Provided records
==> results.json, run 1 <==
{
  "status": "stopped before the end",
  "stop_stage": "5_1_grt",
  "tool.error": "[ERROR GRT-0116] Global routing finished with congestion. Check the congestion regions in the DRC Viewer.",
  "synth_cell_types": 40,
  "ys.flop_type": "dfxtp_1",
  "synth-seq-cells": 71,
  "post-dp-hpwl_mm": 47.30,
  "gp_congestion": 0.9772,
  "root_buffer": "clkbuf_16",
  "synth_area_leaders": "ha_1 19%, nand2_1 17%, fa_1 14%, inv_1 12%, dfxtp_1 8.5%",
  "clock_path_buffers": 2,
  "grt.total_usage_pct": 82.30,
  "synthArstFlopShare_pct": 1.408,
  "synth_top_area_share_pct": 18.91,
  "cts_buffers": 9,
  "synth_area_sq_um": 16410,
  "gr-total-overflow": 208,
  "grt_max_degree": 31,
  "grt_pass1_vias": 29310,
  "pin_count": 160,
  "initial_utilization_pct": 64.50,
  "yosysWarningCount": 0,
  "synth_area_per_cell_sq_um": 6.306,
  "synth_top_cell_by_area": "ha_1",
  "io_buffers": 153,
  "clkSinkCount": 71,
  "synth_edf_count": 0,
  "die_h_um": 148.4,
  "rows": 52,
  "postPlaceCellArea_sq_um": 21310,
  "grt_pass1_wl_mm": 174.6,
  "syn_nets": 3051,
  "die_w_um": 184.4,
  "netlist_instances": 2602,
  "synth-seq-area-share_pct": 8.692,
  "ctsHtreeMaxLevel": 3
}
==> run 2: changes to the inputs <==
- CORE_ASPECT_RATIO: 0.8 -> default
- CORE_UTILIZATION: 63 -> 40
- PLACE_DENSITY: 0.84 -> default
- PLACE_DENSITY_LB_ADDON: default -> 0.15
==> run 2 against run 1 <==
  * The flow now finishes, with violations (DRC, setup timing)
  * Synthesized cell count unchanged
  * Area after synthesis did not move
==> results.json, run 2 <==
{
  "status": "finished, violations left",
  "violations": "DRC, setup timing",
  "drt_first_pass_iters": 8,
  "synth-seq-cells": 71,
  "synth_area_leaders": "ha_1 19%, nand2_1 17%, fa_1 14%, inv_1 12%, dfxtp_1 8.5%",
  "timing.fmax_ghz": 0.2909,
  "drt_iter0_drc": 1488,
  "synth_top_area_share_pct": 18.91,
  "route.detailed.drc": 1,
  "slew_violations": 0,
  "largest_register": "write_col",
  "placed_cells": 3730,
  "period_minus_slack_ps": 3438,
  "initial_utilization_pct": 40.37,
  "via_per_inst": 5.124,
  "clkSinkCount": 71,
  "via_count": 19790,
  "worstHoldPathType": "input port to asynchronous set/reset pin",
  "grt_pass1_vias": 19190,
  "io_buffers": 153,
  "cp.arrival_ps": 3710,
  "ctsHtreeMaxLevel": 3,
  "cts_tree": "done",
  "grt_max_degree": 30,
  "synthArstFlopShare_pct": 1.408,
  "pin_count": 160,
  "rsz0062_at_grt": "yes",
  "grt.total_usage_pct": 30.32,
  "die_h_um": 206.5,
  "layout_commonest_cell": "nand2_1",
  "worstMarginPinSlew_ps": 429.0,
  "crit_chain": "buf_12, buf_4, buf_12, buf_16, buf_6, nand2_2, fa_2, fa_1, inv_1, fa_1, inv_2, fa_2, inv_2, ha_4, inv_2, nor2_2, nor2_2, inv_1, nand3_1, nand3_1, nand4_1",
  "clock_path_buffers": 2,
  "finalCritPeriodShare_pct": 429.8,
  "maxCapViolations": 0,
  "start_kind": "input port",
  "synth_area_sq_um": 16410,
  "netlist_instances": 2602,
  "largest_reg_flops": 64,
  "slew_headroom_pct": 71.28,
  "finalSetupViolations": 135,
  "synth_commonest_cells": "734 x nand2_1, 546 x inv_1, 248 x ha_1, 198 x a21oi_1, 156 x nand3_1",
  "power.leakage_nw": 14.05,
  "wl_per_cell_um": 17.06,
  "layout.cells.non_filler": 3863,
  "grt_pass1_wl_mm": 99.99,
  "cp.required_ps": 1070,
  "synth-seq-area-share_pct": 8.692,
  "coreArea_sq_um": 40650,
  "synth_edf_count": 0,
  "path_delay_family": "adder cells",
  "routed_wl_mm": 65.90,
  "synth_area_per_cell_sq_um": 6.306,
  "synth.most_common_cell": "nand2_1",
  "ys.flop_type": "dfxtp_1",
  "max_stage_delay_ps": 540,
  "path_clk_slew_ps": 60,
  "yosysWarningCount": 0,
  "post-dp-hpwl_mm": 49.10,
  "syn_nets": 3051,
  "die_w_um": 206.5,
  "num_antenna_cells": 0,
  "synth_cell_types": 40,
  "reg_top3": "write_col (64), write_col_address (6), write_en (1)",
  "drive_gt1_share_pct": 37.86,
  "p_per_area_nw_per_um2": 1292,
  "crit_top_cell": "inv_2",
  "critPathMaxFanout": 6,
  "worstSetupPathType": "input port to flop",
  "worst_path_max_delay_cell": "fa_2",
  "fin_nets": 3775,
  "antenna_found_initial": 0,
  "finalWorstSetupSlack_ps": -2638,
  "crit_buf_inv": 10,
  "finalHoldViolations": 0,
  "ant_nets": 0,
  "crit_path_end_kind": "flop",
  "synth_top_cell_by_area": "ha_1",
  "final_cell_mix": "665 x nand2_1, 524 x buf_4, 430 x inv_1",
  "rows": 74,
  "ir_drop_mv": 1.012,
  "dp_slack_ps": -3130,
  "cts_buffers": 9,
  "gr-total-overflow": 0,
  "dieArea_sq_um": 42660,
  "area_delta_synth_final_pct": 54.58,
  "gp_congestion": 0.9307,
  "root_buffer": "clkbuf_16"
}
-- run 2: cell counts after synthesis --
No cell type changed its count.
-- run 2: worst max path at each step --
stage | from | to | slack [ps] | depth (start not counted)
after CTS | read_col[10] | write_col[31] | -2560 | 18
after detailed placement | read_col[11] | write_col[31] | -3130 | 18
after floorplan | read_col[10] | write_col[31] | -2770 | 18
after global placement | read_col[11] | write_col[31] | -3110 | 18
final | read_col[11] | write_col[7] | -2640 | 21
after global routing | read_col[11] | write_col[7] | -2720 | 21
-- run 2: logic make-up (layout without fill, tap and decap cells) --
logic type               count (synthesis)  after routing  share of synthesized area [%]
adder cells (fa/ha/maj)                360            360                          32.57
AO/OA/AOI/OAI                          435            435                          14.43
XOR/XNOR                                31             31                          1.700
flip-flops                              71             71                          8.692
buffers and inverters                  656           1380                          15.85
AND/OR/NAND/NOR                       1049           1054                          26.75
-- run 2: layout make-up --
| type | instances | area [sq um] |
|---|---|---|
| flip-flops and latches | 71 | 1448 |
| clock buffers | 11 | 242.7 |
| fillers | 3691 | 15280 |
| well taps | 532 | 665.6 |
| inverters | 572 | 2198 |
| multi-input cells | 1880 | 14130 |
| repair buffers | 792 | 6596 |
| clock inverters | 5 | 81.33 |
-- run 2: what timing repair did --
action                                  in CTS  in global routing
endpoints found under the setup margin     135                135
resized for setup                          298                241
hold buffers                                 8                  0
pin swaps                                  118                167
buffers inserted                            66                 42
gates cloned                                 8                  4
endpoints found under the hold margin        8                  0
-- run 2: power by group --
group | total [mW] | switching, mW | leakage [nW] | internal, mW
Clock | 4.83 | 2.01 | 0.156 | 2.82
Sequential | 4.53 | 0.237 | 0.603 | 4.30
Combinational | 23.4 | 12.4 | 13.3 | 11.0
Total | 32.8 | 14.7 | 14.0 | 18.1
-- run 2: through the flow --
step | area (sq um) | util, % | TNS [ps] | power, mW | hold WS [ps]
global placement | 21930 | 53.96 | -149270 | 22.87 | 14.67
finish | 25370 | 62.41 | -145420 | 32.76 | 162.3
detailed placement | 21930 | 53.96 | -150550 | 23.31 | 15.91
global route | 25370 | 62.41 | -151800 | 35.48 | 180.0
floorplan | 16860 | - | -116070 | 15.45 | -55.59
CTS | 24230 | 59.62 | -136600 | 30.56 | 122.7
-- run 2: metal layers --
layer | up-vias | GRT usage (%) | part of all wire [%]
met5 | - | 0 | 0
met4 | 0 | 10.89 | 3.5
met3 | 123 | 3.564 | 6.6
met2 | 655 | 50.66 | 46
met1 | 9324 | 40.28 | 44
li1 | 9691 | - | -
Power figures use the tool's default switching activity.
===== src/source/column_sequencer.sv =====
`timescale 1ns/10ps

module column_sequencer (
	input logic clk,
	input logic rst_n,
	input logic start,
	input logic [request_buffer_pkg::baddr_bits:0] col_count,
	output logic [request_buffer_pkg::baddr_bits-1:0] read_col_address,
	output logic col_valid,
	output logic [request_buffer_pkg::baddr_bits-1:0] col_address,
	output logic busy,
	output logic done
);

	logic [request_buffer_pkg::baddr_bits:0] count_reg; // columns in this run
	logic [request_buffer_pkg::baddr_bits-1:0] addr;
	logic issue; // address stage
	logic write_stage; // engine output stage
	logic accept;
	logic last_col;
	logic last_write;

	assign accept = start && !busy && (col_count != '0);
	assign last_col = ({1'b0, addr} == count_reg - 1'b1);
	assign last_write = write_stage && !col_valid; // final column leaving the engine

	assign read_col_address = addr;

	always_ff @(posedge clk, negedge rst_n) begin
		if (!rst_n) begin
			count_reg <= '0;
			addr <= '0;
			issue <= 1'b0;
		end else if (accept) begin
			count_reg <= col_count;
			addr <= '0;
			issue <= 1'b1;
		end else if (issue) begin
			if (last_col) begin
				issue <= 1'b0;
			end else begin
				addr <= addr + 1'b1;
			end
		end
	end

	// bank read takes one cycle, so valid and address follow it
	always_ff @(posedge clk, negedge rst_n) begin
		if (!rst_n) begin
			col_valid <= 1'b0;
			col_address <= '0;
			write_stage <= 1'b0;
		end else begin
			col_valid <= issue;
			col_address <= addr;
			write_stage <= col_valid;
		end
	end

	always_ff @(posedge clk, negedge rst_n) begin
		if (!rst_n) begin
			busy <= 1'b0;
			done <= 1'b0;
		end else begin
			done <= busy && last_write;
			if (accept) begin
				busy <= 1'b1;
			end else if (last_write) begin
				busy <= 1'b0; // drops as done rises
			end
		end
	end

endmodule
File: src/hdl/dbus_pkg.sv
package dbus_pkg;

	// Memory operations seen by the load/store front end.
	typedef enum logic [3:0] {
		NOP = 4'd0,
		LB  = 4'd1,
		LBU = 4'd2,
		LH  = 4'd3,
		LHU = 4'd4,
		LW  = 4'd5,
		SB  = 4'd6,
		SH  = 4'd7,
		SW  = 4'd8
	} mem_op_e;

	typedef logic [31:0] word_t;

	// Bit n enables byte lane 8n+7:8n.
	typedef logic [3:0] byte_en_t;

	// Address bits 31:29 of the uncached window.
	localparam logic [2:0] UNCACHED_REGION = 3'b101;

	// Byte offset bits inside a word.
	localparam int OFFSET_BITS = 2;

endpackage

File: src/hdl/dbus_router.sv
`timescale 1ns/10ps

module dbus_router import dbus_pkg::*; #(
	parameter int PIPE_DEPTH = 2
)(
	input  logic     clk,
	input  logic     rst,
	input  logic     read,
	input  logic     write,
	input  word_t    address,
	input  byte_en_t byteenable,
	input  word_t    wrdata,
	input  word_t    c_rddata,
	input  word_t    u_rddata,
	input  logic     mem_stall,
	output logic     c_read,
	output logic     c_write,
	output logic     u_read,
	output logic     u_write,
	output word_t    bus_address,
	output byte_en_t bus_byteenable,
	output word_t    bus_wrdata,
	output word_t    rddata,
	output logic     stall
);

	logic uncached;
	logic sel_u;

	assign uncached = (address[31:29] == UNCACHED_REGION);

	assign c_read  = read & ~uncached;
	assign c_write = write & ~uncached;
	assign u_read  = read & uncached;
	assign u_write = write & uncached;

	// Only one bus is active, so the payload is shared.
	assign bus_address    = address;
	assign bus_byteenable = byteenable;
	assign bus_wrdata     = wrdata;

	generate
		if (PIPE_DEPTH == 1) begin : g_sel_comb
			assign sel_u = uncached;
		end else begin : g_sel_reg
			always_ff @(posedge clk or posedge rst) begin
				if (rst) begin
					sel_u <= 1'b0;
				end else if (~mem_stall) begin
					sel_u <= uncached; // Bus of the item entering the stage.
				end
			end
		end
	endgenerate

	assign rddata = sel_u ? u_rddata : c_rddata;
	assign stall  = mem_stall;

endmodule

What is required
Would you show each line of the material above that contains the string "overflow"?

Task result
  "gr-total-overflow": 208,
  "gr-total-overflow": 0,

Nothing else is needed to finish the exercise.